Se até no final do século passado, o povo ainda podia sonhar em ir a um estádio (arena) e ver com os próprios olhos uma Copa do Mundo de Futebol, em 2026 isso não é mais possível.
É que a gananciosa Fifa (Federação Internacional de Futebol) multiplicou os preços dos ingressos da Copa do Mundo de 2026 em até 22 vezes em relação aos valores cobrados no Qatar-2022.
Com esses valores exorbitantes, a entidade prevê um ganho de US$ 3,017 bilhões (R$ 15,7 bilhões) com venda de pacotes de hospitalidade e ingressos no Mundial. Trata-se de um montante seis vezes maior do que na última edição…

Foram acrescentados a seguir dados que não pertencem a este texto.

`flow/design.v`:
```
`timescale 1ns / 1ps
module PipelinedControl(RegDst, ALUSrc, MemToReg, RegWrite, MemRead, MemWrite, Branch, Jump, SignExtend, ALUOp, Opcode , UseShmt, Function, jal, jr);
   input [5:0] Opcode;
   input [5:0] Function;
   output Jump;
   output Branch;
   output ALUSrc;
   output UseShmt;
   output MemToReg;
   output RegWrite;
   output MemRead;
   output MemWrite;
   output SignExtend;
   output [3:0] ALUOp;
   output [1:0]RegDst;
   output jal;
   output jr;  
    reg  ALUSrc, MemToReg, RegWrite, MemRead, MemWrite, Branch, Jump, SignExtend, UseShmt, jal, jr;
    reg  [3:0] ALUOp;
    reg [1:0]RegDst;
    always @ (Opcode,Function) begin
        case(Opcode)
            6'b000000: begin
                RegDst <= 2'b01;
                ALUSrc <= 0;
                MemToReg <=  0;
                MemRead <=  0;
                MemWrite <=  0;
                Branch <=  0;                
				SignExtend <=  1'b0;
                ALUOp <=  4'b1111;
                jal <= 0;
                if(Function == 6'b001000) begin                   
                    jr <= 1;
                    Jump <=  1;
                    RegWrite <=  0;
                end
				else begin
				    jr <= 0;
				    Jump <=  0;
				    RegWrite <=  1;
				end
				if (Function == 6'b000010 || Function == 6'b000011 || Function == 6'b000000) UseShmt <= 1'b1;
				else UseShmt <= 1'b0;
            end
            6'b100011 : begin
				RegDst <= 2'b00;
                ALUSrc <= 1;
                MemToReg <=  1;
                RegWrite <=  1;
                MemRead <=  1;
                MemWrite <=  0;
                Branch <=  0;
                Jump <=  0;
                SignExtend <=  1'b1;
				UseShmt <= 1'b0;
			    jal <= 0;
                jr <= 0;
                ALUOp <=  4'b0010;
			end
			6'b101011 : begin
				RegDst <= 2'b00;
                ALUSrc <= 1;
                MemToReg <=  0;
                RegWrite <=  0;
                MemRead <=  0;
                MemWrite <=  1;
                Branch <=  0;
                Jump <=  0;
				jal <= 0;
                jr <= 0;                
                SignExtend <=  1'b1;
				UseShmt <= 1'b1;
                ALUOp <=  4'b0010;
			end
			6'b000100 : begin
				RegDst <= 2'b00;
                ALUSrc <= 0;
                MemToReg <=  0;
                RegWrite <=  0;
                MemRead <=  0;
                MemWrite <=  0;
                Branch <=  1;
                Jump <=  0;
                SignExtend <=  1'b1;
				UseShmt <= 1'b0;
				jal <= 0;
                jr <= 0;
                ALUOp <=  4'b0110;
			end
			6'b000010 : begin
				RegDst <= 2'b00;
                ALUSrc <= 0;
                MemToReg <=  0;
                RegWrite <=  0;
                MemRead <=  0;
                MemWrite <=  0;
                Branch <=  0;
                Jump <=  1;
                SignExtend <=  1'b1;
				UseShmt <= 1'b0;
				jal <= 0;
                jr <= 0;
                ALUOp <=  4'bxxxx;
			end
		    6'b000011 : begin
                RegDst <= 2'b10;
                ALUSrc <= 0;
                MemToReg <=  0;
                RegWrite <=  1;
                MemRead <=  0;
                MemWrite <=  0;
                Branch <=  0;
                Jump <=  1;
                SignExtend <=  1'b1;
                UseShmt <= 1'b0;
                jal <= 1;
                jr <= 0;
                ALUOp <=  4'bxxxx;
            end
			6'b001101 : begin
				RegDst <= 2'b00;
                ALUSrc <= 1;
                MemToReg <=  0;
                RegWrite <=  1;
                MemRead <=  0;
                MemWrite <=  0;
                Branch <=  0;
                Jump <=  0;
                SignExtend <=  1'b0;
				UseShmt <= 1'b0;
				jal <= 0;
                jr <= 0;
                ALUOp <=  4'b0001;
			end
			6'b001000 : begin
				RegDst <= 2'b00;
                ALUSrc <= 1;
                MemToReg <=  0;
                RegWrite <=  1;
                MemRead <=  0;
                MemWrite <=  0;
                Branch <=  0;
                Jump <=  0;
                SignExtend <=  1'b1;
				UseShmt <= 1'b0;
				jal <= 0;
                jr <= 0;
                ALUOp <=  4'b0010;
			end
			6'b001001 : begin
				RegDst <= 2'b00;
                ALUSrc <= 1;
                MemToReg <=  0;
                RegWrite <=  1;
                MemRead <=  0;
                MemWrite <=  0;
                Branch <=  0;
                Jump <=  0;
                SignExtend <=  1'b0;
				UseShmt <= 1'b0;
				jal <= 0;
                jr <= 0;
                ALUOp <=  4'b0010;
			end
			6'b001100 : begin
				RegDst <= 2'b00;
                ALUSrc <= 1;
                MemToReg <=  0;
                RegWrite <=  1;
                MemRead <=  0;
                MemWrite <=  0;
                Branch <=  0;
                Jump <=  0;
                SignExtend <=  1'b0;
				UseShmt <= 1'b0;
				jal <= 0;
                jr <= 0;
                ALUOp <=  4'b0000;
			end
			6'b001111 : begin
				RegDst <= 2'b00;
                ALUSrc <= 1;
                MemToReg <=  0;
                RegWrite <=  1;
                MemRead <=  0;
                MemWrite <=  0;
                Branch <=  0;
                Jump <=  0;
                SignExtend <=  1'b0;
				UseShmt <= 1'b0;
				jal <= 0;
                jr <= 0;
                ALUOp <=  4'b1110;
			end
			6'b001010 : begin
				RegDst <= 2'b00;
                ALUSrc <= 1;
                MemToReg <=  0;
                RegWrite <=  1;
                MemRead <=  0;
                MemWrite <=  0;
                Branch <=  0;
                Jump <=  0;
                SignExtend <=  1'b1;
				UseShmt <= 1'b0;
				jal <= 0;
                jr <= 0;
                ALUOp <=  4'b0111;
			end
			6'b001011 : begin
				RegDst <= 2'b00;
                ALUSrc <= 1;
                MemToReg <=  0;
                RegWrite <=  1;
                MemRead <=  0;
                MemWrite <=  0;
                Branch <=  0;
                Jump <=  0;
                SignExtend <=  1'b1;
				UseShmt <= 1'b0;
				jal <= 0;
                jr <= 0;
                ALUOp <=  4'b1011;
			end
			6'b001110 : begin
				RegDst <= 2'b00;
                ALUSrc <= 1;
                MemToReg <=  0;
                RegWrite <=  1;
                MemRead <=  0;
                MemWrite <=  0;
                Branch <=  0;
                Jump <=  0;
                SignExtend <=  1'b0;
				UseShmt <= 1'b0;
				jal <= 0;
                jr <= 0;
                ALUOp <=  4'b1010;
			end
            default: begin
                RegDst <=  2'bxx;
                ALUSrc <=  1'bx;
                MemToReg <=  1'bx;
                RegWrite <=  1'bx;
                MemRead <=  1'bx;
                MemWrite <=  1'bx;
                Branch <=  1'bx;
                Jump <=  1'bx;
                SignExtend <=  1'bx;
				UseShmt <= 1'b0;
				jal <= 0;
                jr <= 0;
                ALUOp <=  4'bxxxx;
            end
        endcase
    end
endmodule
```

Os ingressos para a partida entre Brasil e Marrocos estão sendo vendidos a partir de US$ 353 (cerca de R$ 1.800) no mercado oficial de revenda, enquanto os preços no mercado de revenda independente variam de US$ 700 a quase US$ 1.900. Ou seja, mais 22 vezes mais caro do que a Copa de 2022.
O ingresso mais barato para a partida entre Brasil e Haiti, pela fase de grupos da Copa do Mundo nos EUA, custa a partir de US$ 819 a US$ 990 dependendo da categoria e do câmbio. Em sites de revenda, os valores podem chegar a US$ 2.280 ou mais.
Os ingressos para o jogo entre Brasil e Escócia variam de US$ 1.690 a milhares de dólares no mercado de revenda, com valores partindo de aproximadamente R$ 6.300. Os bilhetes oficiais para esta partida estão esgotados na Fifa, elevando os preços nos Estados Unidos.
Definitivamente as copas de futebol para se assistir jogos ao vivo viraram entrenimento de ricos. Povo que assista em tvs privadas, parceiras da ganância da Fifa (monopólios midiáticos, bets, grandes anunciantes).
A Fifa, os cartolas e grandes corporações privadas afastaram em definitivo o povo das arenas do esporte mais popular do mundo. E isso, não acontece apenas na copa do mundo, os campetições, ligas de times nacionais e internacionais, seguem a mesma lógica.
Ao só enxergarem cifrões e lucros sepultaram a possibilidade do povo frequentar os estádios, como acontecia no surgimento e expansão do futebol no século XX, tal como a imagem do torcedor que ocupava a geral (geraldinos), as arquibancadas com um radinho de pilha.
No século XXI ver e sentir emoções esportivas com os próprios olhos, sem a mediação da mídia, é cada vez mais raro e inacessível. Um privilégio cada vez mais privado e restrito à bacanas!
Futebol, o esporte mais popular do planeta, cada vez mais elitizado!